● **Activity**: Check each line of the entries for "tree" and report the ones that have it.

● **Dataset excerpts**:
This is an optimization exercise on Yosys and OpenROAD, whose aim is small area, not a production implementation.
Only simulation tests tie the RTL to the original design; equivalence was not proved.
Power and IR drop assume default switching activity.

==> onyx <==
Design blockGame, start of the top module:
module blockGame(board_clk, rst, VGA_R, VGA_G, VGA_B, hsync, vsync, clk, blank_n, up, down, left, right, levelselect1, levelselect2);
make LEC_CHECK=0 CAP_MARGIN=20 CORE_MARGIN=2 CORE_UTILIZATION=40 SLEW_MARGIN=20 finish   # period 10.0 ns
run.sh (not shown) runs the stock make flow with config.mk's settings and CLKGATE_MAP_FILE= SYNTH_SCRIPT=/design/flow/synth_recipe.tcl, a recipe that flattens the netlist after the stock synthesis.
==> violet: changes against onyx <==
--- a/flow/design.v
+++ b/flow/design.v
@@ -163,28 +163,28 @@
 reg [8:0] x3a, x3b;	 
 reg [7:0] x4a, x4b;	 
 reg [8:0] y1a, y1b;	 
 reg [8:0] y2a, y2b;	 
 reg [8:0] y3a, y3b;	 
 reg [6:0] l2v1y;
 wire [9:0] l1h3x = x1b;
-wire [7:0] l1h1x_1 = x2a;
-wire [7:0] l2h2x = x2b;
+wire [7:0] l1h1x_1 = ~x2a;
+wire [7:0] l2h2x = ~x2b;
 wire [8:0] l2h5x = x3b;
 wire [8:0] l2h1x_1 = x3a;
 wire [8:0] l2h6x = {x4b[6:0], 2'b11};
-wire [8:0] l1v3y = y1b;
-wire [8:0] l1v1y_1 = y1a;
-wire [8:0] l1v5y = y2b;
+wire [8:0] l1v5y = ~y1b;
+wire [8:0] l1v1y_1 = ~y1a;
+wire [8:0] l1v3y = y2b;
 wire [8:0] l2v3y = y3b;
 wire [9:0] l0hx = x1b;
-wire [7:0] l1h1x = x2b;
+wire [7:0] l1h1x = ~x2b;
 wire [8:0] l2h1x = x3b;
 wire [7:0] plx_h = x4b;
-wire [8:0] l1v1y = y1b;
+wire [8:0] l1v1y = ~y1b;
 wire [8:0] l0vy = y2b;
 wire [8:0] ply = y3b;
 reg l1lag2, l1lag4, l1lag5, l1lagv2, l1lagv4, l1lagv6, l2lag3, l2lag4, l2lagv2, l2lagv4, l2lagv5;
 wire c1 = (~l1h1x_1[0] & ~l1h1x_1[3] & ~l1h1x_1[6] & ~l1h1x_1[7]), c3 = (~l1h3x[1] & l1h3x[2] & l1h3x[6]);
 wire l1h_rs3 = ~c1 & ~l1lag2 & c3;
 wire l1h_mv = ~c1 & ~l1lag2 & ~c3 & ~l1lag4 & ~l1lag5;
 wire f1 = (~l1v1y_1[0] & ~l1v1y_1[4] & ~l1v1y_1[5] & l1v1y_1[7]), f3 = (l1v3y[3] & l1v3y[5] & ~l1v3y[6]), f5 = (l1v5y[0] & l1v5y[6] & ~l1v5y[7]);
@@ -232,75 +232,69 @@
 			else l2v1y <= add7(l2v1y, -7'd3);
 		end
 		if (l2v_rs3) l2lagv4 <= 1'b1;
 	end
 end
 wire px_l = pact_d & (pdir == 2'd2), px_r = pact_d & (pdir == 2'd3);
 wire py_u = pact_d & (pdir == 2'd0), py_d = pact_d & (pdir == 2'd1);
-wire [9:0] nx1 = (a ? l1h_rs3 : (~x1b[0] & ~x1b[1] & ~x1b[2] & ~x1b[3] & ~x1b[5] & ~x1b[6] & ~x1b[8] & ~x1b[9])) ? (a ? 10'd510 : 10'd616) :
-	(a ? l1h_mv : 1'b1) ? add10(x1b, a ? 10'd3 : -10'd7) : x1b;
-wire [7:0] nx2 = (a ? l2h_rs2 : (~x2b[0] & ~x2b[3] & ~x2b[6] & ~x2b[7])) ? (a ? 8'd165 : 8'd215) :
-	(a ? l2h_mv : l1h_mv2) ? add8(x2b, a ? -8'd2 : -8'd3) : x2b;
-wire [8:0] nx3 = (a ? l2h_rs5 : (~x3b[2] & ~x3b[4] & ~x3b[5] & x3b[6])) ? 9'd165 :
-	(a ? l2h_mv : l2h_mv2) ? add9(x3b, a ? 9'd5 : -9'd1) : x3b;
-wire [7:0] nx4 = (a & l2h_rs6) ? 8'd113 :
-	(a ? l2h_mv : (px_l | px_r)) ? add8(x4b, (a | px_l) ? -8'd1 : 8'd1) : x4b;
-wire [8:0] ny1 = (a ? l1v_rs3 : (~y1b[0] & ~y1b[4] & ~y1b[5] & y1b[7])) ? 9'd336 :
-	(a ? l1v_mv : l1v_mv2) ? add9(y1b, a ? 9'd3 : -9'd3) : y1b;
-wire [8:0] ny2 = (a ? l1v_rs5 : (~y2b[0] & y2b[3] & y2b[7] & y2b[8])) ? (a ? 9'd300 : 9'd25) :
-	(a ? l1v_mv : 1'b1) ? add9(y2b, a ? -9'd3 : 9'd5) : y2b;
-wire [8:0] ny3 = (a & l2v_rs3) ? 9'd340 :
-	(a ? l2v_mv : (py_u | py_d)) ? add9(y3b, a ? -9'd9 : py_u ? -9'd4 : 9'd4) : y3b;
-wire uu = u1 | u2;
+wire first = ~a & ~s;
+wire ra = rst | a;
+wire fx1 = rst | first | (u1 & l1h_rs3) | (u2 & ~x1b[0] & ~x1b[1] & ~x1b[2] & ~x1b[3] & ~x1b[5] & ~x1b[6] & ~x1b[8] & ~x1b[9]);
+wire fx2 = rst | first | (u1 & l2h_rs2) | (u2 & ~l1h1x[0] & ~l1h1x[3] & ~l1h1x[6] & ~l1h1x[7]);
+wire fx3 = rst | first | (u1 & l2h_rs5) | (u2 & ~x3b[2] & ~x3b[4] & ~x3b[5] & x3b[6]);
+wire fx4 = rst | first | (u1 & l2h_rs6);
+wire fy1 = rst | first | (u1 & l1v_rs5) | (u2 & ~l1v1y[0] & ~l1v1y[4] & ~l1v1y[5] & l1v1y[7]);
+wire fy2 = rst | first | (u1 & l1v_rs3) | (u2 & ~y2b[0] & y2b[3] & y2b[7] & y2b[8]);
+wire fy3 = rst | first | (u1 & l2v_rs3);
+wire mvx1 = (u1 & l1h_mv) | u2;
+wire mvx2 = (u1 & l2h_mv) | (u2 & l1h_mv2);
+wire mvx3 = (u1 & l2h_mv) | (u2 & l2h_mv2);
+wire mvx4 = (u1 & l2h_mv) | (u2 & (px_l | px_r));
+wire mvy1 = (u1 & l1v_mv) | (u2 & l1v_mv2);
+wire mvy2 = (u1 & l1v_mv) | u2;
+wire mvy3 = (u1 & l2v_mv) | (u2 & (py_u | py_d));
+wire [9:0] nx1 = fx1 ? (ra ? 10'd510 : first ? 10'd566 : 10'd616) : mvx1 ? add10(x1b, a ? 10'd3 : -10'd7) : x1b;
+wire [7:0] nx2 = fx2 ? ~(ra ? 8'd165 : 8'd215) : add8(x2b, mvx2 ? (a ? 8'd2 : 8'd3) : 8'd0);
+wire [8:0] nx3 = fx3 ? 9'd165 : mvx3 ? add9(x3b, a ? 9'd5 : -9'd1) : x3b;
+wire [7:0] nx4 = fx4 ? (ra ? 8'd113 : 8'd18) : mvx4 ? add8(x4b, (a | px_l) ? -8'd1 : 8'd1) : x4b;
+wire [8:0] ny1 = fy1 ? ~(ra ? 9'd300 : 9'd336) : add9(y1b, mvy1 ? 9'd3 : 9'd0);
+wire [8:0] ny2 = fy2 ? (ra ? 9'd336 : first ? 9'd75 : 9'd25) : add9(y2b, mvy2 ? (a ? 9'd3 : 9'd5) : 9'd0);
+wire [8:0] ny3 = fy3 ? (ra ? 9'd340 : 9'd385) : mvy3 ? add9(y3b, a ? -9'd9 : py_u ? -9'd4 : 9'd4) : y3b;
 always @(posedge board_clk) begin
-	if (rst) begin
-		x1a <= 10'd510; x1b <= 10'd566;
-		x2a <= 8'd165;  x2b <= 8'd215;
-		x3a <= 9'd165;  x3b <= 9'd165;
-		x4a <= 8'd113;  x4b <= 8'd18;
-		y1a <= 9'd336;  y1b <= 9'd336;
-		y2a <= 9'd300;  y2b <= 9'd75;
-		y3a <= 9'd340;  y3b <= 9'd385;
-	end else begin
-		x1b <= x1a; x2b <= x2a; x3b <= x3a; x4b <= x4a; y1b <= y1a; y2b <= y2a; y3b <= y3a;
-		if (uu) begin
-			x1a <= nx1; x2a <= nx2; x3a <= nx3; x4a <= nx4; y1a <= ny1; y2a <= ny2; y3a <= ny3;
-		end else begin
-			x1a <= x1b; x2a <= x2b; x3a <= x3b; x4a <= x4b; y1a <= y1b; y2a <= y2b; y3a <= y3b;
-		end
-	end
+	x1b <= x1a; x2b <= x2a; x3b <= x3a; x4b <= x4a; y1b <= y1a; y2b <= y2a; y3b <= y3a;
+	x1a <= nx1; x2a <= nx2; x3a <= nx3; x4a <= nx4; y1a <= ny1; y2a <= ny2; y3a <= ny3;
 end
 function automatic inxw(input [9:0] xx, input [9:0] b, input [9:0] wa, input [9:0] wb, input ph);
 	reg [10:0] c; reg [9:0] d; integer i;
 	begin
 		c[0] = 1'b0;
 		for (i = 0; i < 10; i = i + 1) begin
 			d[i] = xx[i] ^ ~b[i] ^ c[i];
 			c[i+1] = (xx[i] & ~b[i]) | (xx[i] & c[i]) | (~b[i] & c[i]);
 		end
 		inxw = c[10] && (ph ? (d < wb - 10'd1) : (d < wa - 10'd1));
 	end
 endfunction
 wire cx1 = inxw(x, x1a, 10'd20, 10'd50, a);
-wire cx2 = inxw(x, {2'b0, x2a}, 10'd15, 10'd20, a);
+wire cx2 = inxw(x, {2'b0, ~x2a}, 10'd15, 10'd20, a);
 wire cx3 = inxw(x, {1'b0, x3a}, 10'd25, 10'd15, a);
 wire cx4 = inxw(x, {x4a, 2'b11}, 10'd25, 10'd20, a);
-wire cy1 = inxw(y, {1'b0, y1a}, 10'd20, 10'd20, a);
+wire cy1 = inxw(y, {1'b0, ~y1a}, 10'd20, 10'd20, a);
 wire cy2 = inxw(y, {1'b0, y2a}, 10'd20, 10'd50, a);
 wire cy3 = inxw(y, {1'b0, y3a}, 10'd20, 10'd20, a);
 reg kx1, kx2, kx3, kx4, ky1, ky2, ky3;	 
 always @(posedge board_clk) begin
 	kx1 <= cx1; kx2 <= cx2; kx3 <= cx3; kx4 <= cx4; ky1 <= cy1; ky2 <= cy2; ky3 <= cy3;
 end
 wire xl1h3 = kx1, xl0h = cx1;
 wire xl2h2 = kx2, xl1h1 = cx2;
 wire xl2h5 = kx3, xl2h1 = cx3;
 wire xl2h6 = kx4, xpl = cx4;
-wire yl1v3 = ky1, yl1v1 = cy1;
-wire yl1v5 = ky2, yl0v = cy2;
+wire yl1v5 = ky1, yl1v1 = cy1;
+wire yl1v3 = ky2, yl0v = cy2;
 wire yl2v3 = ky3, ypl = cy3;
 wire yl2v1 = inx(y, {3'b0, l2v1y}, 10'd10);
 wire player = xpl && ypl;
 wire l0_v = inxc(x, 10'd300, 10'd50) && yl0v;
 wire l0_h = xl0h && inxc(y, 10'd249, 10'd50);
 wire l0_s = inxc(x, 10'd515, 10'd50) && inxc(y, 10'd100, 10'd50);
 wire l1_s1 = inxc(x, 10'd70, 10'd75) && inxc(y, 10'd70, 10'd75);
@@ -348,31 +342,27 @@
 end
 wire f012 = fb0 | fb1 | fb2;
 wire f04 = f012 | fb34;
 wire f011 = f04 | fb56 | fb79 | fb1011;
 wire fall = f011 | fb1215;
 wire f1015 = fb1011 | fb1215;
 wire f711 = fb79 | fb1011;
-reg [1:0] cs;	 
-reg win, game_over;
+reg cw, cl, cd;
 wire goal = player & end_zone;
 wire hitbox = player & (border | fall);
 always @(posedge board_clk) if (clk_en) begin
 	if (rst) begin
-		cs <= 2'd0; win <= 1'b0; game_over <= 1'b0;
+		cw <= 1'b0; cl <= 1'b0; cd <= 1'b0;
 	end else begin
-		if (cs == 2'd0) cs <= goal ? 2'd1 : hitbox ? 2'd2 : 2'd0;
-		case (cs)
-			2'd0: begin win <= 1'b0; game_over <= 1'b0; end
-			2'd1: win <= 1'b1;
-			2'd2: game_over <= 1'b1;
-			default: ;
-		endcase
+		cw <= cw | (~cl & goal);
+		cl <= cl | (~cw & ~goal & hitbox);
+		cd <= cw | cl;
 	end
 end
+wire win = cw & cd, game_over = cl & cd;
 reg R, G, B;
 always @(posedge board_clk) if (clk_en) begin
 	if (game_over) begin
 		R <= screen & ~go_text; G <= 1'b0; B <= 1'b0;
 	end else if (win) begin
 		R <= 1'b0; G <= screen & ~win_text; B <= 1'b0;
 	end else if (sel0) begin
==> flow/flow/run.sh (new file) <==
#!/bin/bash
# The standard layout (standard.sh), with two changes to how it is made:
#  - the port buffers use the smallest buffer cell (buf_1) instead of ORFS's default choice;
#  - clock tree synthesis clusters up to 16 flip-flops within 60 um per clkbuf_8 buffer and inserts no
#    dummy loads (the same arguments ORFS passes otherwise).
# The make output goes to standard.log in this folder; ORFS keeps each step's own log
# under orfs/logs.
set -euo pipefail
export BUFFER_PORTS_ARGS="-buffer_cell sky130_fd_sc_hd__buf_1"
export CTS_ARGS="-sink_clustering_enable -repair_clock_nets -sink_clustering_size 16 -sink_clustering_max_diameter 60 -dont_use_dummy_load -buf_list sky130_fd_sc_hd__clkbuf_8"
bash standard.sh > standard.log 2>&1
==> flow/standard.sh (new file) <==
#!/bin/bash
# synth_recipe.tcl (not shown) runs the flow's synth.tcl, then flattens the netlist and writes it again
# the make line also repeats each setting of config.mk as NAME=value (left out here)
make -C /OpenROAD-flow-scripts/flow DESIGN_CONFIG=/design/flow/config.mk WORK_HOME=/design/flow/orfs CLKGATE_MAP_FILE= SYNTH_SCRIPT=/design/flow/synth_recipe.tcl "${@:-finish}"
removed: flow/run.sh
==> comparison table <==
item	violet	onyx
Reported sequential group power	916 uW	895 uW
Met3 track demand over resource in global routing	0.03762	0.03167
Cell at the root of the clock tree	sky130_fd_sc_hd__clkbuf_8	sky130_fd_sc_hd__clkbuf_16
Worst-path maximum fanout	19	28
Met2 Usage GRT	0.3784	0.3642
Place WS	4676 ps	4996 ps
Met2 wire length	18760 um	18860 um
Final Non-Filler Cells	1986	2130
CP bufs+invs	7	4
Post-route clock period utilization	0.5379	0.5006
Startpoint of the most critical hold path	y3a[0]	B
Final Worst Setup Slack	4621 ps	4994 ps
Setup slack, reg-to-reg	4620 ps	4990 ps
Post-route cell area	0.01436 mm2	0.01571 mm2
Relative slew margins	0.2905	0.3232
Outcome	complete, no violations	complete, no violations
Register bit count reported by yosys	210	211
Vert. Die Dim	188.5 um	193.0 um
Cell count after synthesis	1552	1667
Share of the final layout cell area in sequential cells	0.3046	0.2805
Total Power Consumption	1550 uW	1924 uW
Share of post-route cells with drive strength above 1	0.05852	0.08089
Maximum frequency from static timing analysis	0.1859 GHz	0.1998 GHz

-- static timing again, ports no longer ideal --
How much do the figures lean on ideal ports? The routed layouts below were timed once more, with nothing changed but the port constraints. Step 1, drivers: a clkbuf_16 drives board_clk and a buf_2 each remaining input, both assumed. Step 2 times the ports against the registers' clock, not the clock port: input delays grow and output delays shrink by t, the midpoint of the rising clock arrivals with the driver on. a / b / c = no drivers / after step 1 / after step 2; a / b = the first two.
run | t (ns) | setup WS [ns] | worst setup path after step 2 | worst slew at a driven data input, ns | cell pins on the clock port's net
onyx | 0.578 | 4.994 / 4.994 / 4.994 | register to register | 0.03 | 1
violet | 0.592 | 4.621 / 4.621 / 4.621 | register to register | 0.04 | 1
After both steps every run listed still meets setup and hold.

● **Answer space**:
#  - clock tree synthesis clusters up to 16 flip-flops within 60 um per clkbuf_8 buffer and inserts no
Cell at the root of the clock tree	sky130_fd_sc_hd__clkbuf_8	sky130_fd_sc_hd__clkbuf_16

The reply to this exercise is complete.